Szef MOL József Molnár potwierdził wczoraj wcześniejsze informacje węgierskich mediów, że jest zainteresowany przetargiem na Lotos. W wywiadzie dla dziennika „Napi Gazdaság" powiedział, że MOL ma dość środków na dokonanie akwizycji wartych ponad miliard dolarów i bada możliwości w regionie, w tym zakup gdańskiej firmy paliwowej.
Prezes Molnár nie potwierdził jednak, że MOL jest na tzw. krótkiej liście firm, które mogą złożyć ostateczną ofertę na akcje Lotosu. Minister skarbu Aleksander Grad czeka na nie do 18 listopada.
Resort skarbu może sprzedać nawet cały ok. 53-proc. pakiet akcji gdańskiej spółki paliwowej, który na giełdzie jest wart 2,7 mld zł. Ostateczna decyzja zależeć będzie jednak od rządu, a ta spodziewana jest na przełomie tego i przyszłego roku.

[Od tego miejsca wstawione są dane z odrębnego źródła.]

## src/rtl/spw_rx_fifo_credit_pkg.sv

```systemverilog
// Shared constants, FCT FSM encoding and width helper for the SpaceWire RX FIFO.
package spw_fifo_pkg;

    // Default flow-control parameters (ECSS-E-ST-50-12C link layer)
    localparam int unsigned SPW_MAX_CREDIT = 56;
    localparam int unsigned SPW_FCT_CHUNK  = 8;

    // FCT request handshake states
    typedef enum logic [1:0] {
        FCT_IDLE   = 2'd0,
        FCT_REQ    = 2'd1,
        FCT_SETTLE = 2'd2
    } fct_state_e;

    // Ceiling log2, used to size the credit counter so MAX_CREDIT fits
    function automatic int unsigned clog2(input int unsigned value);
        int unsigned result;
        result = 0;
        for (int i = 0; i < 32; i++) begin
            if ((32'd1 << i) < value) begin
                result = i + 1;
            end
        end
        return result;
    endfunction

endpackage

```

## src/rtl/spw_rx_fifo_credit_if.sv

```systemverilog
// Host/receiver/TX-side signal bundle of the RX FIFO.
interface spw_rx_fifo_credit_if
    import spw_fifo_pkg::*;
#(
    parameter int unsigned DWIDTH = 9,
    parameter int unsigned AWIDTH = 6,
    parameter int unsigned CWIDTH = clog2(SPW_MAX_CREDIT + 1)
);
    logic              clear;
    logic              link_en;
    logic              wr_en;
    logic [DWIDTH-1:0] data_in;
    logic              rd_en;
    logic [DWIDTH-1:0] data_out;
    logic              rd_valid;
    logic              full;
    logic              empty;
    logic [AWIDTH:0]   count;
    logic [CWIDTH-1:0] credit;
    logic              fct_req;
    logic              fct_ack;
    logic              credit_error;

    // FIFO side
    modport slave (
        input  clear, link_en, wr_en, data_in, rd_en, fct_ack,
        output data_out, rd_valid, full, empty, count, credit, fct_req, credit_error
    );

    // Environment side (receiver, host, TX)
    modport master (
        output clear, link_en, wr_en, data_in, rd_en, fct_ack,
        input  data_out, rd_valid, full, empty, count, credit, fct_req, credit_error
    );
endinterface

```

## src/rtl/spw_rx_fifo_credit_mem_dp_sync.sv

```systemverilog
// Simple dual-port RAM: synchronous write port, registered read port (read-first).
module mem_dp_sync #(
    parameter int unsigned DWIDTH = 9,
    parameter int unsigned AWIDTH = 6
) (
    input  logic              clock,
    input  logic              reset,
    input  logic              i_wr_en,
    input  logic [AWIDTH-1:0] i_wr_addr,
    input  logic [DWIDTH-1:0] i_wr_data,
    input  logic              i_rd_en,
    input  logic [AWIDTH-1:0] i_rd_addr,
    output logic [DWIDTH-1:0] o_rd_data
);
    localparam int unsigned DEPTH = 1 << AWIDTH;

    logic [DWIDTH-1:0] r_mem [DEPTH];
    logic [DWIDTH-1:0] r_rd_data;

    // Write port; storage is never reset
    always_ff @(posedge clock) begin
        if (i_wr_en) begin
            r_mem[i_wr_addr] <= i_wr_data;
        end
    end

    // Registered read; returns the old word when the same slot is written (full FIFO)
    always_ff @(posedge clock or negedge reset) begin
        if (!reset) begin
            r_rd_data <= '0;
        end else if (i_rd_en) begin
            r_rd_data <= r_mem[i_rd_addr];
        end
    end

    assign o_rd_data = r_rd_data;
endmodule

```

## src/rtl/spw_rx_fifo_credit.sv

```systemverilog
// SpaceWire RX FIFO with credit accounting and FCT request handshake.
module spw_rx_fifo_credit
    import spw_fifo_pkg::*;
#(
    parameter int unsigned DWIDTH     = 9,
    parameter int unsigned AWIDTH     = 6,
    parameter int unsigned FCT_CHUNK  = SPW_FCT_CHUNK,
    parameter int unsigned MAX_CREDIT = SPW_MAX_CREDIT
) (
    input  logic                 clock,
    input  logic                 reset,
    spw_rx_fifo_credit_if.slave  bus
);
    localparam int unsigned       DEPTH      = 1 << AWIDTH;
    localparam int unsigned       CWIDTH     = clog2(MAX_CREDIT + 1);
    localparam logic [AWIDTH:0]   C_DEPTH    = (AWIDTH + 1)'(DEPTH);
    localparam logic [CWIDTH-1:0] C_CHUNK    = CWIDTH'(FCT_CHUNK);
    localparam logic [CWIDTH-1:0] C_CHUNK_M1 = CWIDTH'(FCT_CHUNK - 1);
    localparam logic [CWIDTH-1:0] C_ONE      = CWIDTH'(1);

    logic [AWIDTH-1:0] r_wr_ptr;
    logic [AWIDTH-1:0] r_rd_ptr;
    logic [AWIDTH:0]   r_count;
    logic              r_full;
    logic              r_empty;
    logic [CWIDTH-1:0] r_credit;
    logic              r_credit_error;
    logic              r_rd_valid;
    fct_state_e        r_state;

    logic              w_wr;
    logic              w_rd;
    logic              w_ack;
    logic              w_eligible;
    logic [AWIDTH:0]   w_count_next;
    logic [CWIDTH-1:0] w_credit_next;
    fct_state_e        w_state_next;
    logic [DWIDTH-1:0] w_rd_data;

    // A read frees a slot in the same cycle, so a full FIFO still takes a write alongside it
    assign w_rd  = bus.rd_en && !r_empty;
    assign w_wr  = bus.wr_en && (!r_full || w_rd);
    // Ack only counts while the request is live; a dropped link abandons it
    assign w_ack = (r_state == FCT_REQ) && bus.fct_ack && bus.link_en;

    // Request another FCT only if the buffer can absorb the extra chunk and the credit cap holds
    assign w_eligible = ((32'(r_count) + 32'(r_credit) + FCT_CHUNK) <= DEPTH) &&
                        ((32'(r_credit) + FCT_CHUNK) <= MAX_CREDIT);

    // Occupancy and credit next-values
    always_comb begin
        w_count_next  = r_count;
        w_credit_next = r_credit;
        case ({w_wr, w_rd})
            2'b10:   w_count_next = r_count + 1'b1;
            2'b01:   w_count_next = r_count - 1'b1;
            default: w_count_next = r_count;
        endcase
        if (w_ack && w_wr) begin
            w_credit_next = r_credit + C_CHUNK_M1;
        end else if (w_ack) begin
            w_credit_next = r_credit + C_CHUNK;
        end else if (w_wr && (r_credit != '0)) begin
            w_credit_next = r_credit - C_ONE;
        end
    end

    // FCT request FSM next state
    always_comb begin
        w_state_next = r_state;
        case (r_state)
            FCT_IDLE: begin
                if (bus.link_en && w_eligible) begin
                    w_state_next = FCT_REQ;
                end
            end
            FCT_REQ: begin
                if (!bus.link_en) begin
                    w_state_next = FCT_IDLE;
                end else if (bus.fct_ack) begin
                    w_state_next = FCT_SETTLE;
                end
            end
            FCT_SETTLE: w_state_next = FCT_IDLE;
            default:    w_state_next = FCT_IDLE;
        endcase
    end

    // Pointers, flags, credit and FSM state; clear flushes everything but memory contents
    always_ff @(posedge clock or negedge reset) begin
        if (!reset) begin
            r_wr_ptr       <= '0;
            r_rd_ptr       <= '0;
            r_count        <= '0;
            r_full         <= 1'b0;
            r_empty        <= 1'b1;
            r_credit       <= '0;
            r_credit_error <= 1'b0;
            r_rd_valid     <= 1'b0;
            r_state        <= FCT_IDLE;
        end else if (bus.clear) begin
            r_wr_ptr       <= '0;
            r_rd_ptr       <= '0;
            r_count        <= '0;
            r_full         <= 1'b0;
            r_empty        <= 1'b1;
            r_credit       <= '0;
            r_credit_error <= 1'b0;
            r_rd_valid     <= 1'b0;
            r_state        <= FCT_IDLE;
        end else begin
            if (w_wr) begin
                r_wr_ptr <= r_wr_ptr + 1'b1;
            end
            if (w_rd) begin
                r_rd_ptr <= r_rd_ptr + 1'b1;
            end
            r_count    <= w_count_next;
            r_full     <= (w_count_next == C_DEPTH);
            r_empty    <= (w_count_next == '0);
            r_credit   <= w_credit_next;
            r_rd_valid <= w_rd;
            r_state    <= w_state_next;
            if (bus.wr_en && (r_credit == '0)) begin
                r_credit_error <= 1'b1;
            end
        end
    end

    mem_dp_sync #(
        .DWIDTH (DWIDTH),
        .AWIDTH (AWIDTH)
    ) u_mem (
        .clock     (clock),
        .reset     (reset),
        .i_wr_en   (w_wr && !bus.clear),
        .i_wr_addr (r_wr_ptr),
        .i_wr_data (bus.data_in),
        .i_rd_en   (w_rd && !bus.clear),
        .i_rd_addr (r_rd_ptr),
        .o_rd_data (w_rd_data)
    );

    assign bus.data_out     = w_rd_data;
    assign bus.rd_valid     = r_rd_valid;
    assign bus.full         = r_full;
    assign bus.empty        = r_empty;
    assign bus.count        = r_count;
    assign bus.credit       = r_credit;
    assign bus.fct_req      = (r_state == FCT_REQ);
    assign bus.credit_error = r_credit_error;
endmodule
```

## src/flat_wrapper.sv

```systemverilog
// flat-port wrapper written by rule: the top's interface ports become plain ports
module spw_rx_fifo_credit_flat import spw_fifo_pkg::*;
#(
    parameter int unsigned DWIDTH     = 9,
    parameter int unsigned AWIDTH     = 6,
    parameter int unsigned FCT_CHUNK  = SPW_FCT_CHUNK,
    parameter int unsigned MAX_CREDIT = SPW_MAX_CREDIT
)
  (clock, reset, bus_clear, bus_link_en, bus_wr_en, bus_data_in, bus_rd_en, bus_fct_ack, bus_data_out, bus_rd_valid, bus_full, bus_empty, bus_count, bus_credit, bus_fct_req, bus_credit_error);
  spw_rx_fifo_credit_if #(.DWIDTH(DWIDTH), .AWIDTH(AWIDTH)) bus_i ();
  input  logic clock;
  input  logic reset;
  input wire logic [$bits(bus_i.clear)-1:0] bus_clear;
  input wire logic [$bits(bus_i.link_en)-1:0] bus_link_en;
  input wire logic [$bits(bus_i.wr_en)-1:0] bus_wr_en;
  input wire logic [$bits(bus_i.data_in)-1:0] bus_data_in;
  input wire logic [$bits(bus_i.rd_en)-1:0] bus_rd_en;
  input wire logic [$bits(bus_i.fct_ack)-1:0] bus_fct_ack;
  output wire logic [$bits(bus_i.data_out)-1:0] bus_data_out;
  output wire logic [$bits(bus_i.rd_valid)-1:0] bus_rd_valid;
  output wire logic [$bits(bus_i.full)-1:0] bus_full;
  output wire logic [$bits(bus_i.empty)-1:0] bus_empty;
  output wire logic [$bits(bus_i.count)-1:0] bus_count;
  output wire logic [$bits(bus_i.credit)-1:0] bus_credit;
  output wire logic [$bits(bus_i.fct_req)-1:0] bus_fct_req;
  output wire logic [$bits(bus_i.credit_error)-1:0] bus_credit_error;
  assign bus_i.clear = bus_clear;
  assign bus_i.link_en = bus_link_en;
  assign bus_i.wr_en = bus_wr_en;
  assign bus_i.data_in = bus_data_in;
  assign bus_i.rd_en = bus_rd_en;
  assign bus_i.fct_ack = bus_fct_ack;
  assign bus_data_out = bus_i.data_out;
  assign bus_rd_valid = bus_i.rd_valid;
  assign bus_full = bus_i.full;
  assign bus_empty = bus_i.empty;
  assign bus_count = bus_i.count;
  assign bus_credit = bus_i.credit;
  assign bus_fct_req = bus_i.fct_req;
  assign bus_credit_error = bus_i.credit_error;
  spw_rx_fifo_credit #(.DWIDTH(DWIDTH), .AWIDTH(AWIDTH), .FCT_CHUNK(FCT_CHUNK), .MAX_CREDIT(MAX_CREDIT)) u_core (.clock(clock), .reset(reset), .bus(bus_i));
endmodule
```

Ze względu na strategiczne znaczenie Lotosu, który jest drugim po Orlenie producentem paliwa w Polsce, sprzedaż całego pakietu akcji przez Skarb Państwa wydaje się mało realna. Poza tym ogłaszając przetarg, postawił trudne warunki potencjalnym inwestorom – mają wzmocnić pozycję Lotosu nie tylko na krajowym rynku, ale przede wszystkim zapewnić firmie dostęp do złóż ropy za granicą, a w tym zakresie MOL ma ograniczone możliwości.
2,7 mld zł wart jest na giełdzie pakiet akcji Lotosu, który sprzedaje resort skarbu
Najpoważniejszym kontrkandydatem węgierskiego koncernu w przetargu na Lotos może być TNK-BP – rosyjsko-brytyjski koncern, który ma m.in. złoża w Rosji.